In his last undergraduate year, Kronrod studied with Nikolai Luzin the teacher of many of the Soviet Union's finest scientists. Kronrod and Georgy Adelson-Velsky were colleagues and Luzin's last students. Like his teacher, Kronrod led a series of supplementary seminars for younger mathematics students. Unusually for the time, instead of students merely reporting on the content of courses, Kronrod made his students undertake training exercises, even proving basic theorems themselves. The preparation required for this reduced the numbers of participants, but those who remained, including Robert Minlos and Anatoli Vitushkin, derived great benefit. Vitushkin described him as "witty and friendly". At his own request, Kronrod was called simply "Sasha" by his students. He was considered to be a prophet in his field. The Kronod circle met between 1946 and 1953. Kronrod's position was formally at the Institute of Physics, which meant that his students had to register with other advisers, accounting for the decline of the circle into a series of friendly meetings. When he defended thesis in 1949, his committee including Mstislav Keldysh, Andrey Kolmogorov and Dmitrii Menshov bypassed the Candidate of Sciences degree and awarded him a Doctor of Sciences degree in the physical-mathematical sciences.

Kronrod taught at the Moscow Pedagogical Institute. Evgenii Landis was a student, early collaborator and one of his biographers.

During the 1960s he worked on mathematics education in high schools by organizing courses and teaching methods.

Computer science

Kronod played an important role in building the first major Russian computer, Relay Computer RVM-1, though he liked to say his colleague N.I. Bessonov was the sole inventor.

At the Moscow Institute for Theoretical and Experimental Physics (ITEF or ITEP) during 1950–1955 Kronod collaborated with physicists, among them Isaak Pomeranchuk and Lev Landau. For providing theoretical physics with numerical solutions he received the Stalin Prize and an Order of the Red Banner of Labour.

In 1955, he first used an electronic computer at the Krzhizhanovsky laboratory of the Institute of Energy of the Academy of Sciences of the Soviet Union, later called the Institute for Electronic Control Machines.

He directed the mathematics division of ITEP. They could surpass the results achieved outside the USSR by far faster machines, in the case of CERN in Geneva, five hundred times faster. Requests for computation were analyzed and sometimes solved by other means. The equipment was maintained and there were almost no hardware malfunctions. A policy said finished programs had to be re-examined if they ran for more than ten minutes.

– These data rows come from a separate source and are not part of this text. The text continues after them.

Background: an optimization exercise with open tools, aiming at small area. Do not read the settings as production practice. The RTL was checked by simulation tests, not by an equivalence proof against the original design. Power is estimated from default activity; no workload was simulated.

==> inputs of run M <==
==> flow/design.v <==
module multicycle_datapath (
    input  logic        CLK,
    input  logic        reset,
    output logic        mem_req,
    output logic        mem_we,
    output logic [31:0] mem_addr,
    output logic [31:0] mem_wdata,
    input  logic [31:0] mem_rdata,
    input  logic        mem_ready,
    output logic [31:0] pc,
    output logic        retire,
    output logic        illegal
);
    localparam logic [3:0] C_ADD = 4'd0, C_SUB = 4'd1, C_AND = 4'd2, C_OR = 4'd3,
                           C_SLT = 4'd4, C_ADDI = 4'd5, C_LW = 4'd6, C_SW = 4'd7,
                           C_BEQ = 4'd8, C_J = 4'd9, C_ILL = 4'd10;
    localparam logic [2:0] S_START = 3'd0, S_FETCH = 3'd1, S_ALIGN = 3'd2, S_P1 = 3'd3,
                           S_P2 = 3'd4, S_MEM = 3'd5, S_WB = 3'd6, S_RET = 3'd7;
    logic [2:0]        st;
    logic [3:0]        ph;
    logic              clr;
    logic [31:1][31:0] rf;      
    logic [31:0]       pcr;     
    logic [31:0]       xr;      
    logic [31:0]       yr;      
    logic [4:0]        rsel, rtsel;
    logic [3:0]        cls;
    logic              c_alu, c_pc, flag;
    logic [1:0]        prev;
    logic [3:0] dcls;
    always_comb begin
        case (mem_rdata[31:26])
            6'h00: case (mem_rdata[5:0])
                6'h20:   dcls = C_ADD;
                6'h22:   dcls = C_SUB;
                6'h24:   dcls = C_AND;
                6'h25:   dcls = C_OR;
                6'h2A:   dcls = C_SLT;
                default: dcls = C_ILL;
            endcase
            6'h08:   dcls = C_ADDI;
            6'h23:   dcls = C_LW;
            6'h2B:   dcls = C_SW;
            6'h04:   dcls = C_BEQ;
            6'h02:   dcls = C_J;
            default: dcls = C_ILL;
        endcase
    end
    logic is_r, is_imm, is_mem;
    assign is_mem = (cls == C_LW) || (cls == C_SW);
    assign is_r   = (cls == C_ADD) || (cls == C_SUB) || (cls == C_AND) || (cls == C_OR) ||
                    (cls == C_SLT);
    assign is_imm = (cls == C_ADDI) || (cls == C_LW) || (cls == C_SW);
    logic [31:0][1:0] heads;
    always_comb begin
        heads[0] = 2'b00;
        for (int r = 1; r < 32; r++) heads[r] = rf[r][1:0];
    end
    logic [1:0] hA, hB, pch, ydig, immd, off2, alu_b_raw, alu_a, alu_b, bb, sum, res, pcinc;
    logic       sub, cin, c1, c2, pcc1, pcc2, pcin;
    assign hA   = heads[rsel];
    assign hB   = heads[rtsel];
    assign pch  = pcr[1:0];
    assign ydig = yr[2*ph +: 2];
    assign immd = ph[3] ? {prev[1], prev[1]} : ydig;
    always_comb begin
        if (ph == 4'd0)         off2 = 2'b00;
        else if (cls == C_J)    off2 = (ph <= 4'd13) ? prev : pch;
        else                    off2 = prev;
    end
    assign alu_a     = (st == S_P2) ? pch : hA;
    assign alu_b_raw = (st == S_P2) ? (flag ? off2 : 2'b00) : (is_imm ? immd : hB);
    assign sub       = (st != S_P2) && ((cls == C_SUB) || (cls == C_SLT));
    assign bb        = sub ? ~alu_b_raw : alu_b_raw;
    assign cin       = (ph == 4'd0) ? sub : c_alu;
    assign {c1, sum[0]} = alu_a[0] + bb[0] + cin;
    assign {c2, sum[1]} = alu_a[1] + bb[1] + c1;
    always_comb begin
        case (cls)
            C_AND:   res = alu_a & alu_b_raw;
            C_OR:    res = alu_a | alu_b_raw;
            default: res = sum;
        endcase
    end
    assign alu_b = alu_b_raw;
    assign pcin = (ph == 4'd0) ? 1'b0 : c_pc;
    assign {pcc1, pcinc[0]} = pch[0] + (ph == 4'd1) + pcin;
    assign {pcc2, pcinc[1]} = pch[1] + pcc1;
    logic       pcwe, xwe, ywe, rfwe;
    logic [1:0] pcwd, xwd, rfwd;
    logic [4:0] wsel;
    assign pcwe = clr || (st == S_P1) || ((st == S_P2) && ((cls == C_BEQ) || (cls == C_J)));
    always_comb begin
        if (clr)                 pcwd = 2'b00;
        else if (st == S_P1)     pcwd = pcinc;
        else if (cls == C_J)     pcwd = off2;
        else                     pcwd = sum;
    end
    assign xwe = (st == S_P1) || (st == S_WB) ||
                 ((st == S_P2) && ((cls == C_BEQ) || (cls == C_J)));
    always_comb begin
        if (st == S_WB)                              xwd = pch;
        else if ((st == S_P1) && is_mem)             xwd = sum;
        else if (st == S_P1)                         xwd = pcinc;
        else if (cls == C_J)                         xwd = off2;
        else                                         xwd = sum;
    end
    assign ywe = (st == S_P1) && (cls == C_SW);
    assign rfwe = ((st == S_P1) && ((cls == C_ADD) || (cls == C_SUB) || (cls == C_AND) ||
                                    (cls == C_OR) || (cls == C_ADDI))) ||
                  ((st == S_P2) && (cls == C_SLT)) ||
                  ((st == S_WB) && (cls == C_LW));
    assign wsel = is_r ? yr[15:11] : rtsel;
    always_comb begin
        if (clr)               rfwd = 2'b00;
        else if (st == S_WB)   rfwd = ydig;
        else if (st == S_P2)   rfwd = {1'b0, (ph == 4'd0) && flag};
        else                   rfwd = res;
    end
    always_ff @(posedge CLK) begin
        for (int r = 1; r < 32; r++) begin
            rf[r][29:0]  <= rf[r][31:2];
            rf[r][31:30] <= (clr || (rfwe && (wsel == 5'(r)))) ? rfwd : rf[r][1:0];
        end
        pcr[29:0]  <= pcr[31:2];
        pcr[31:30] <= pcwe ? pcwd : pcr[1:0];
    end
    logic fetch_done, load_done;
    assign fetch_done = (st == S_FETCH) && mem_ready;
    assign load_done  = (st == S_MEM) && mem_ready && (cls == C_LW);
    always_ff @(posedge CLK or negedge reset) begin
        if (!reset) begin
            xr <= '0;
        end else begin
            for (int k = 0; k < 16; k++)
                if (xwe && (ph == 4'(k))) xr[2*k +: 2] <= xwd;
        end
    end
    always_ff @(posedge CLK) begin
        if (fetch_done || load_done) yr <= mem_rdata;
        else
            for (int k = 0; k < 16; k++)
                if (ywe && (ph == 4'(k))) yr[2*k +: 2] <= hB;
        if (fetch_done) begin
            rsel  <= mem_rdata[25:21];
            rtsel <= mem_rdata[20:16];
            cls   <= dcls;
        end else if ((st == S_MEM) && mem_ready) begin
            rsel  <= {1'b0, ph};    
        end
        c_alu <= c2;
        c_pc  <= pcc2;
        prev  <= (cls == C_J) ? ydig : immd;
        if (st == S_P1) begin
            if (cls == C_BEQ)
                flag <= ((ph == 4'd0) || flag) && (hA == hB);
            else if (ph == 4'd15)
                flag <= (alu_a[1] ^ alu_b[1]) ? alu_a[1] : sum[1];
        end
    end
    always_ff @(posedge CLK or negedge reset) begin
        if (!reset) begin
            st    <= S_START;
            ph    <= 4'd0;
            clr   <= 1'b1;
        end else begin
            ph    <= ph + 4'd1;
            if (ph == 4'd15) clr <= 1'b0;
            case (st)
                S_START: st <= S_FETCH;
                S_FETCH: if (mem_ready) st <= (ph == 4'd15) ? S_P1 : S_ALIGN;
                S_ALIGN: if (ph == 4'd15) st <= S_P1;
                S_P1: if (ph == 4'd15) begin
                    case (cls)
                        C_SLT, C_BEQ, C_J: st <= S_P2;
                        C_LW, C_SW:        st <= S_MEM;
                        default:           st <= S_RET;
                    endcase
                end
                S_P2: if (ph == 4'd15) st <= (cls == C_SLT) ? S_RET : S_FETCH;
                S_MEM: if (mem_ready) st <= S_WB;
                S_WB: if (ph == rsel[3:0]) st <= S_RET;
                default: st <= S_FETCH;    
            endcase
        end
    end
    assign mem_req   = (st == S_FETCH) || (st == S_MEM);
    assign mem_we    = (st == S_MEM) && (cls == C_SW);
    assign mem_addr  = xr;
    assign mem_wdata = yr;
    assign pc        = xr;
    assign retire    = ((st == S_RET) && (cls != C_ILL)) ||
                       ((st == S_P2) && (ph == 4'd0) && (cls != C_SLT));
    assign illegal   = (st == S_RET) && (cls == C_ILL);
endmodule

 Excerpt from the form for ITEP mathematics programs, in "Remembering A. S. Kronrod" by E.M. Landis and I.M. Yaglom.

Kronrod rewarded accuracy. He held what today are controversial views on the role of gender in computing. He employed women in ITEP's coding and card punching groups, believing that female computing staff members are more accurate than males. He also believed that in order to think, the male scientists qualified to use the computers needed to be free from operating them. The women did the input and quality assurance side by side with the men and for each month without an error received a 20% raise in salary.

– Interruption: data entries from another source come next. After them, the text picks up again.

Source: an optimization exercise on an open RTL-to-GDS flow (aim: small area). Production flows keep margins and buffers that such runs may drop. At most, simulation tests tie the RTL to the original design; equivalence was not proved.

## pulsing_led_level_controller_unit
module pulsing_led_level_controller_unit (
  input  logic                       clk_i,
  input  logic                       rst_ni,
  input  logic                       in_valid,
  output logic                       in_ready,
  input  logic [1:0]                 in_command,
  input  logic [31:0]                in_now_ms,
  input  logic [31:0]                in_last_point_ms,
  input  logic [7:0]                 in_red,
  input  logic [7:0]                 in_green,
  input  logic [7:0]                 in_blue,
  output logic                       out_valid,
  input  logic                       out_ready,
  output logic [17:0]                out_level,
  output logic                       out_pulsing,
  output logic [7:0]                 out_red,
  output logic [7:0]                 out_green,
  output logic [7:0]                 out_blue,
  input  logic                       psel,
  input  logic                       penable,
  input  logic                       pwrite,
  input  logic [3:0]                 paddr,
  input  logic [31:0]                pwdata,
  output logic [31:0]                prdata,
  output logic                       pready
);
  typedef enum logic [3:0] {
    S_IDLE = 4'd0,
    S_EL   = 4'd1,
    S_MOD  = 4'd2,
    S_TABS = 4'd3,
    S_MDA  = 4'd4,
    S_MDB  = 4'd5,
    S_W1   = 4'd6,
    S_W2   = 4'd7,
    S_STOP = 4'd8,
    S_COL  = 4'd9,
    S_ACC  = 4'd10,
    S_OUT  = 4'd11,
    S_RST  = 4'd12,
    S_INIT = 4'd13
  } state_e;
  state_e      st;
  logic [12:0] per_q;
  logic [16:0] low_q, upp_q, gain_q;
  always_ff @(posedge clk_i) begin
    if (st == S_RST) begin
      per_q  <= 13'd2000;
  ...
Size in the first run: about 170 flip-flops, about 210 I/O pins, roughly 0.0080 mm^2 of cells after synthesis.
clock: 11.0 ns
lec_check: 0
abc_area: 1
cap_margin: 20
core_margin: 2
core_utilization: 40
slew_margin: 20
standard.sh (not shown) runs the stock make flow with config.mk's settings and CLKGATE_MAP_FILE= SYNTH_SCRIPT=/design/flow/synth_recipe.tcl, a recipe that flattens the netlist after the stock synthesis.
==> flow/flow/run.sh <==
#!/bin/bash
# Standard ORFS layout (the standard.sh) with area-oriented choices:
#  - ABC maps with an area-oriented script (flow/abc_area.script, used through a copy of the
#    ORFS scripts folder); registers are mapped by the unchanged yosys flow as in the standard
#    synthesis.
#  - buf_1 as the port buffer on every input and output port.
#  - CTS with clkbuf_8 buffers, larger sink clusters and no dummy loads.
# Each tool's output goes to the ORFS logs under orfs/logs; make's output goes to flow.log.
set -euo pipefail
rm -rf orfs_scripts
cp -r "$FLOW_HOME/scripts" orfs_scripts
cp flow/abc_area.script orfs_scripts/abc_area.script
export SCRIPTS_DIR="$PWD/orfs_scripts"
export BUFFER_PORTS_ARGS="-buffer_cell sky130_fd_sc_hd__buf_1"
export CTS_ARGS="-sink_clustering_enable -repair_clock_nets -dont_use_dummy_load -buf_list sky130_fd_sc_hd__clkbuf_8 -sink_clustering_size 20 -sink_clustering_max_diameter 80"
bash standard.sh > flow.log 2>&1
==> flow/flow/abc_area.script <==
strash
&get -n
&st
&synch2
&dch -f
&put
amap
topo
stime -c
Rerun with:
--- a/flow/design.v
+++ b/flow/design.v
@@ -21,33 +21,16 @@
   input  logic                       pwrite,
   input  logic [3:0]                 paddr,
   input  logic [31:0]                pwdata,
   output logic [31:0]                prdata,
   output logic                       pready
 );
-  typedef enum logic [3:0] {
-    S_IDLE = 4'd0,
-    S_EL   = 4'd1,
-    S_MOD  = 4'd2,
-    S_TABS = 4'd3,
-    S_MDA  = 4'd4,
-    S_MDB  = 4'd5,
-    S_W1   = 4'd6,
-    S_W2   = 4'd7,
-    S_STOP = 4'd8,
-    S_COL  = 4'd9,
-    S_ACC  = 4'd10,
-    S_OUT  = 4'd11,
-    S_RST  = 4'd12,
-    S_INIT = 4'd13
-  } state_e;
-  state_e      st;
   logic [12:0] per_q;
   logic [16:0] low_q, upp_q, gain_q;
-  always_ff @(posedge clk_i) begin
-    if (st == S_RST) begin
+  always_ff @(posedge clk_i or negedge rst_ni) begin
+    if (!rst_ni) begin
       per_q  <= 13'd2000;
       low_q  <= 17'd3277;
       upp_q  <= 17'd39322;
       gain_q <= 17'd65536;
     end else if (psel && penable && pwrite) begin
       case (paddr[3:2])
@@ -64,12 +47,27 @@
       2'd1: prdata = {15'd0, low_q};
       2'd2: prdata = {15'd0, upp_q};
       default: prdata = {15'd0, gain_q};
     endcase
   end
   assign pready = 1'b1;
+  typedef enum logic [3:0] {
+    S_IDLE = 4'd0,
+    S_EL   = 4'd1,
+    S_MOD  = 4'd2,
+    S_TABS = 4'd3,
+    S_MDA  = 4'd4,
+    S_MDB  = 4'd5,
+    S_W1   = 4'd6,
+    S_W2   = 4'd7,
+    S_STOP = 4'd8,
+    S_COL  = 4'd9,
+    S_ACC  = 4'd10,
+    S_OUT  = 4'd11
+  } state_e;
+  state_e      st;
   logic [4:0]  k;       
   logic [4:0]  step;    
   logic [1:0]  ch;      
   logic        k0, k16;
   assign k0  = (k == 5'd0);
   assign k16 = (k == 5'd16);
@@ -194,16 +192,12 @@
         col_en = 1'b1; qmode = 1'b1;
       end
       S_STOP: begin
         lv_en = 1'b1;
         lv_in = k16;
       end
-      S_RST, S_INIT: begin
-        lv_en = 1'b1;
-        lv_in = 1'b0;
-      end
       S_COL: begin
         lv_en = 1'b1;
         if (xfer) begin
           r_in = 1'b0; t_in = 1'b0;
           col_en = (k >= 5'd7) && (k <= 5'd14);
           col_in = sR | rr[0];
@@ -231,14 +225,18 @@
       tr[16] <= t_in;
     end
     rd <= rr[0];
     qd <= hs;
     if (col_en) col <= {col_in, col[23:18], qmode ? q_in : col[17], col[16:1]};
   end
-  always_ff @(posedge clk_i) begin
-    if (lv_en) lv <= {lv_in, lv[16:1]};
+  always_ff @(posedge clk_i or negedge rst_ni) begin
+    if (!rst_ni) begin
+      lv <= '0;
+    end else if (lv_en) begin
+      lv <= {lv_in, lv[16:1]};
+    end
   end
   always_ff @(posedge clk_i) begin
     ca    <= fa_co;
     cb    <= (st == S_IDLE) | fb_co;
     cq    <= q_h & cq0;
     ybit  <= ybit_n;
@@ -275,13 +273,13 @@
         if (k16 && !xfer) sR <= fb_s | fb_co;   
       end
       default: ;
     endcase
   end
   always_ff @(posedge clk_i) begin
-    if (st == S_IDLE || st == S_EL || st == S_RST || k16) k <= '0;
+    if (st == S_IDLE || st == S_EL || k16) k <= '0;
     else k <= k + 5'd1;
     case (st)
       S_IDLE: step <= 5'd31;
       S_EL: begin
         step <= step - 5'd1;
         ch   <= 2'd0;
@@ -295,13 +293,13 @@
       end
       default: ;
     endcase
   end
   always_ff @(posedge clk_i or negedge rst_ni) begin
     if (!rst_ni) begin
-      st   <= S_RST;
+      st   <= S_IDLE;
       pul  <= 1'b1;
       ov   <= 1'b0;
     end else begin
       case (st)
         S_IDLE: begin
           if (in_valid) st <= S_EL;
@@ -359,16 +357,12 @@
         S_OUT: begin
           if (out_ready) begin
             ov <= 1'b0;
             st <= S_IDLE;
           end
         end
-        S_RST: st <= S_INIT;
-        S_INIT: begin
-          if (k16) st <= S_IDLE;
-        end
         default: st <= S_IDLE;
       endcase
     end
   end
   assign in_ready    = (st == S_ACC);
   assign out_valid   = ov;
Result:
- The changed run ran to the end with no violations
- die area increases by 1.4%
- final area increases by 1.2%
- critical path depth increases by 5
- count of clock-buffer cells in the layout stays the same
- maximum frequency increases by about 5.4%
- final cell count decreases by about 4%
- via count decreases by about 4.5%
- global-route usage decreases by 0.54 points
Function not checked in the first run of this note: the RTL went through the layout flow alone.

[static timing again, ports no longer ideal]
Ports are ideal in the flow. The routed layouts listed here were re-timed in OpenROAD.
Step 1 (the two cells are an assumption about what drives the block):
set clk [get_ports {clk_i}]
set_driving_cell -lib_cell sky130_fd_sc_hd__clkbuf_16 $clk
set_driving_cell -lib_cell sky130_fd_sc_hd__buf_2 [delete_from_list [all_inputs] $clk]
Step 2 also shifts input and output timing later by t, the mid clock arrival at the registers, as if the neighbouring blocks saw the same clock.
a / b / c = ideal ports / drivers / drivers and shift; a / b = the first two.
| run | t (ns) | setup WS [ns] | worst setup path at the end | worst slew at a driven data input, ns |
|---|---|---|---|---|
| the first run | 0.484 | 3.661 / 3.661 / 3.401 | input to register | 0.07 |
| the second run | 0.486 | 4.038 / 4.038 / 3.893 | input to register | 0.05 |
After both steps every run listed still meets setup and hold. The setup slack of the first run, which loses most, moves by 0.000 ns with the drivers and by -0.260 ns with both steps.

He applied computing resources to the USSR planned economy and to cancer research. He served with Leonid Kantorovich and others on a cabinet ministry commission and oversaw the computation of the country's material expenditures to correct price formation. Kronrod's student V. D. Belkin further developed this work. At the Gertsen cancer research institute during the 1960s, with his student P. E. Kunin he studied the differential diagnostics of lung cancer and pneumonia to help doctors determine when surgery is needed.

Artificial intelligence
Kronrod had a profound interest in artificial intelligence known in the USSR at the time as heuristic programming. He is well known for saying, "chess is the Drosophila of artificial intelligence." This quote graces the top of the American Association for Artificial Intelligence "Games & Puzzles" chess home page.

In 1965, ITEP challenged and in 1966–1967 defeated the American chess program Kotok-McCarthy. The developers included Adelson-Velsky who used Alexander Brudno's adversarial search algorithm and a "general recursive search scheme" by Kronrod. They were advised by Russian chess master A.R. Bitman and world champion Mikhail Botvinnik in what was the first test of Shannon brute force vs. selective search.

Kronrod's participation came at great cost. The physics users at ITEP complained, thinking that the lab was being used for game playing, when the division was writing the Crazy Eights card game and chess trying to teach a machine to think.

End of a career
When the Communist Party reprimanded him in 1968 for cosigning a letter with many mathematicians in defense of the mathematician and logician Alexander Esenin-Volpin, a son of the poet Sergei Yesenin, the physicists were able to oust him from ITEP. He was also fired from his professorship.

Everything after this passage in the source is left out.